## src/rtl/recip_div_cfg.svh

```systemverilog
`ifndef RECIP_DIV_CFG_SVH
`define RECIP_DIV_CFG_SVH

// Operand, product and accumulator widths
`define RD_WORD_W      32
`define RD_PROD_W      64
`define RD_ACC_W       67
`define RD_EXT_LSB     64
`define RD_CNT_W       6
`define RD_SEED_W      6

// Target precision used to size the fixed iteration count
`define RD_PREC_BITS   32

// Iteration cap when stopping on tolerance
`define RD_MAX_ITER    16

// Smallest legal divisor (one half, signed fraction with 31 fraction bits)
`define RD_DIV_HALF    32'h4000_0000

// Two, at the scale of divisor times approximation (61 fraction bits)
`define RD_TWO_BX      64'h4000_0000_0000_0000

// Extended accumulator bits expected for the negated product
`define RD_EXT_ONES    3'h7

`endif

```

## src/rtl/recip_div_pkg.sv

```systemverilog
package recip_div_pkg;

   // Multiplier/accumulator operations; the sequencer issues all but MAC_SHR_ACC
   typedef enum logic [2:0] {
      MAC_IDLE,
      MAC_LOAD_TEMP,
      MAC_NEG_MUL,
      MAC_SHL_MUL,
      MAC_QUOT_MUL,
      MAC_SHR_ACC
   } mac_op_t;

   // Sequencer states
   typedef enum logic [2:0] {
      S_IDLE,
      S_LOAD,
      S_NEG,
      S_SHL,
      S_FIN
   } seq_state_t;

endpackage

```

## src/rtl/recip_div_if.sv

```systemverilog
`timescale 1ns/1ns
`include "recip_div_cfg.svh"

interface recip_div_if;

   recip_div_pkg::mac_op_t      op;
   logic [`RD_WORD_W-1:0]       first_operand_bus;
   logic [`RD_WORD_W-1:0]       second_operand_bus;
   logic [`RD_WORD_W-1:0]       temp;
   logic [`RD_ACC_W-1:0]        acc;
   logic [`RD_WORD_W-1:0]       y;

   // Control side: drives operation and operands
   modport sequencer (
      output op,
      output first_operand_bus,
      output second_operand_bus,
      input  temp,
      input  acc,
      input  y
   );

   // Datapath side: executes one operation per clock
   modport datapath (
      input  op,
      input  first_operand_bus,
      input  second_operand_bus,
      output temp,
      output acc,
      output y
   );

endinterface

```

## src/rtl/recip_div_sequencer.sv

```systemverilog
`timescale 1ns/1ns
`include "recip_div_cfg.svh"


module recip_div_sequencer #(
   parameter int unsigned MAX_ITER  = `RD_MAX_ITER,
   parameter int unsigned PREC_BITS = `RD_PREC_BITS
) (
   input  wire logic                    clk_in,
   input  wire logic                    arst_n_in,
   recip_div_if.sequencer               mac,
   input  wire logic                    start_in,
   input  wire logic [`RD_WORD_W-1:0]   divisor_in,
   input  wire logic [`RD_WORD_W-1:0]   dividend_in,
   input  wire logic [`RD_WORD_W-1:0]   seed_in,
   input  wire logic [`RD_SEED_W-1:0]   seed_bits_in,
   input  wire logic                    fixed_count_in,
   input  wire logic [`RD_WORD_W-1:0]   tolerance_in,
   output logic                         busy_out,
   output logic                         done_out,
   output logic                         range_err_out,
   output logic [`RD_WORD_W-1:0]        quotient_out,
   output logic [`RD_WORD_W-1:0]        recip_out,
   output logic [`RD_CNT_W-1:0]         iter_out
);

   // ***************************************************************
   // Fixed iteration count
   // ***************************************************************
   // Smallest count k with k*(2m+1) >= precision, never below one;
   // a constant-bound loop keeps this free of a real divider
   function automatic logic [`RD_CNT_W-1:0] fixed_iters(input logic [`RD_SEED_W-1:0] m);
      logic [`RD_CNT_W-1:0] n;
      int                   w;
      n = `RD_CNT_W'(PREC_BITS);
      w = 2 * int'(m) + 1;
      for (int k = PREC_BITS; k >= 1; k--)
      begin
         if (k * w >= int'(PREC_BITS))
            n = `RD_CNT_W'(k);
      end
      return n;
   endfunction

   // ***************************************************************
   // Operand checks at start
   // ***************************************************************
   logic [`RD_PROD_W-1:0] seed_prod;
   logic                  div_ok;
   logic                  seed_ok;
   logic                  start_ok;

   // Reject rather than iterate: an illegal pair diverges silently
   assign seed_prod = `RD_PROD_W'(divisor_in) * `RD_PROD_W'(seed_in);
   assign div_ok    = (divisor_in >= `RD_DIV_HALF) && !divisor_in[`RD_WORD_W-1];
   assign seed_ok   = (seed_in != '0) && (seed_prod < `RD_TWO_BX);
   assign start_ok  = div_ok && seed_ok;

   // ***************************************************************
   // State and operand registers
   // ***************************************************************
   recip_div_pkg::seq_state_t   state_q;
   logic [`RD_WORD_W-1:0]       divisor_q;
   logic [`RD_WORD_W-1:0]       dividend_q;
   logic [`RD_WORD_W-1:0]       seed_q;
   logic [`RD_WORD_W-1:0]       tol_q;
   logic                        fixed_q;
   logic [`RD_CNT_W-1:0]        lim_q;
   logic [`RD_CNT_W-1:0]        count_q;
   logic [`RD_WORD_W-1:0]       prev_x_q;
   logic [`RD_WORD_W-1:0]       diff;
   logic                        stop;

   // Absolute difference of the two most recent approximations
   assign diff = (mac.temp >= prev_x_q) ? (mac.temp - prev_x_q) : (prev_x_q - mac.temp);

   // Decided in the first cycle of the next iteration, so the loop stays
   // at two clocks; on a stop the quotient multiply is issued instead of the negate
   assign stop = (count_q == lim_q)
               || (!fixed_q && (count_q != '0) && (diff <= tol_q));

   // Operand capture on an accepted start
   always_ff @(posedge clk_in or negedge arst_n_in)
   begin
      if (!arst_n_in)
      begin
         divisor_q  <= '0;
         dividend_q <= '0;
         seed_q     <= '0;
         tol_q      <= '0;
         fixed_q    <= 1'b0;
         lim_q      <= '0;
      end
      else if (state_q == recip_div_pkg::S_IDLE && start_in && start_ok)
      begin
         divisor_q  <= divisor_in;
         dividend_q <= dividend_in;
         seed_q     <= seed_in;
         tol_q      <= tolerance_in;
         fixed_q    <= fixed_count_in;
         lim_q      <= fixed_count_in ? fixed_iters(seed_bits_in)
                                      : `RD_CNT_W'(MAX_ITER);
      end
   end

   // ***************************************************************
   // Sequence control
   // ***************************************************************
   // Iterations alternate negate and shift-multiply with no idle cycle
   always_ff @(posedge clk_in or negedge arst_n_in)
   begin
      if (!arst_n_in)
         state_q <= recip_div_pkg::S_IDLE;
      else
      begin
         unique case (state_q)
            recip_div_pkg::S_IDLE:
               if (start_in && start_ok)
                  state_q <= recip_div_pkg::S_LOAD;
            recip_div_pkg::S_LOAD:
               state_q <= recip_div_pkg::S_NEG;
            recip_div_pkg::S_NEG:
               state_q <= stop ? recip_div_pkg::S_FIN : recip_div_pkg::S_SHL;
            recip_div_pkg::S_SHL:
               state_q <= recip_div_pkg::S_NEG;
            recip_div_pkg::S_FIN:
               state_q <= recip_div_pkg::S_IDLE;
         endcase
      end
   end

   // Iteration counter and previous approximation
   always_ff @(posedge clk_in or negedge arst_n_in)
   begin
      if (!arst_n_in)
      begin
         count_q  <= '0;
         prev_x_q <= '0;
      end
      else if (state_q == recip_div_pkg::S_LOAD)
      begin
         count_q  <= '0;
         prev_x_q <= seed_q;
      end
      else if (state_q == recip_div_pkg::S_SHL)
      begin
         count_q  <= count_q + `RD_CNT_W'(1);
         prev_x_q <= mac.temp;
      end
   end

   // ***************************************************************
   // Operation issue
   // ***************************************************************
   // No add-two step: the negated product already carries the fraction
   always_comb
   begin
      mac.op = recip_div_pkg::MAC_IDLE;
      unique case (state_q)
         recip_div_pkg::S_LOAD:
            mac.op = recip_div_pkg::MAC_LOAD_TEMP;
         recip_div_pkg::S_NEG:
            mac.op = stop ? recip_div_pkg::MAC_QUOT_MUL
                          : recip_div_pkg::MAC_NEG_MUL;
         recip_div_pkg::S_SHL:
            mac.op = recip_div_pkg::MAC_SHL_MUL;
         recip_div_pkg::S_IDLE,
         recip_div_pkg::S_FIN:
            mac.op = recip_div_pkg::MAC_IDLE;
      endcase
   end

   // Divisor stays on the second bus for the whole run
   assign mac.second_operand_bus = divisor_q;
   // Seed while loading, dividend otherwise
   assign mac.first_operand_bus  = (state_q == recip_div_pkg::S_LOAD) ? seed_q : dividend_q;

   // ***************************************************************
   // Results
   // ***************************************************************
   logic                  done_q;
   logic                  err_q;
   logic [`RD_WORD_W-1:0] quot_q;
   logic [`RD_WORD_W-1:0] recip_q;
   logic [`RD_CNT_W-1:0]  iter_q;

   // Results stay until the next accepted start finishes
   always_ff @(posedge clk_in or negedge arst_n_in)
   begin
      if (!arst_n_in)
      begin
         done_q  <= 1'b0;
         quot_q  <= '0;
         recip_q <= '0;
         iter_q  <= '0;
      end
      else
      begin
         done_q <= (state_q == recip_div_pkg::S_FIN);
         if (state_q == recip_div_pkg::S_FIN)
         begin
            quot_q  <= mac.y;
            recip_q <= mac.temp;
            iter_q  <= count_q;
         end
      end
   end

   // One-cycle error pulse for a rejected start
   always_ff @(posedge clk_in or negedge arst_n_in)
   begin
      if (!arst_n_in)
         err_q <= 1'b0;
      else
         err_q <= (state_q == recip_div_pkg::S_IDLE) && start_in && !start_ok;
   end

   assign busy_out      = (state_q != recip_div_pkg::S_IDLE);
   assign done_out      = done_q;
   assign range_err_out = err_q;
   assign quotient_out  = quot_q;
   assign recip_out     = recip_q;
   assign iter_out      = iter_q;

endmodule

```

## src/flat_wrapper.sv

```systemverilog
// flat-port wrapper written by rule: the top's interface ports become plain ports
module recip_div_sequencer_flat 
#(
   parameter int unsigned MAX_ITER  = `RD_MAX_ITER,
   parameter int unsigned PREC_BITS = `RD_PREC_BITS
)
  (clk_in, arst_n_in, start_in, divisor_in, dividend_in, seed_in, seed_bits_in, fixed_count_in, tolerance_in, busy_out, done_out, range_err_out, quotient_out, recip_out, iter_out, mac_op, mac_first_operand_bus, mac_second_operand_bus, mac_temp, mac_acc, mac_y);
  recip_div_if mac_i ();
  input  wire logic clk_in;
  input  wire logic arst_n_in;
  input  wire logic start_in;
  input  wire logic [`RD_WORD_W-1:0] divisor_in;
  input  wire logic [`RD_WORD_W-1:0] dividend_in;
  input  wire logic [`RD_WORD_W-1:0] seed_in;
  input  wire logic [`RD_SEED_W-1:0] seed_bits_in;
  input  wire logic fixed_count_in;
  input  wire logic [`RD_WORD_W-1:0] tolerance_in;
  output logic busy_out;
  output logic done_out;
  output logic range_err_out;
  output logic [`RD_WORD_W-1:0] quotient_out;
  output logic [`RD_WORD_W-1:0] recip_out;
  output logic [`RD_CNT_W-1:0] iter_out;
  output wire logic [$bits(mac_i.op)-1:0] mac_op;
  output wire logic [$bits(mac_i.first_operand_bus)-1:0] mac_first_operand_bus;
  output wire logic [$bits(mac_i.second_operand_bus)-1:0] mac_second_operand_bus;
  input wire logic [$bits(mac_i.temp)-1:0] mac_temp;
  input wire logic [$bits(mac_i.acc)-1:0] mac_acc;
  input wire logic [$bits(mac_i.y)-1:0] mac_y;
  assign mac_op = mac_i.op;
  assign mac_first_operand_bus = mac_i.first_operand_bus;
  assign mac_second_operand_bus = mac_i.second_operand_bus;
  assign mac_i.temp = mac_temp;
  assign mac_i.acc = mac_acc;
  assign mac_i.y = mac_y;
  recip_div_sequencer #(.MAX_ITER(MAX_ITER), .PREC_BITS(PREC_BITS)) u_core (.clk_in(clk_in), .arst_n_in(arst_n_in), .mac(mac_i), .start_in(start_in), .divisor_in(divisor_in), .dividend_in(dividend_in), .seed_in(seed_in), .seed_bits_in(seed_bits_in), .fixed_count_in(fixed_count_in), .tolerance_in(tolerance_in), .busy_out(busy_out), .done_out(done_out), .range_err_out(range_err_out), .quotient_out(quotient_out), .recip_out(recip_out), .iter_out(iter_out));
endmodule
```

________________

● **Your goal**
When the string "loop" appears in a line of the records above, that line is to be copied.

● **Response to the exercise**
   // a constant-bound loop keeps this free of a real divider
   // Decided in the first cycle of the next iteration, so the loop stays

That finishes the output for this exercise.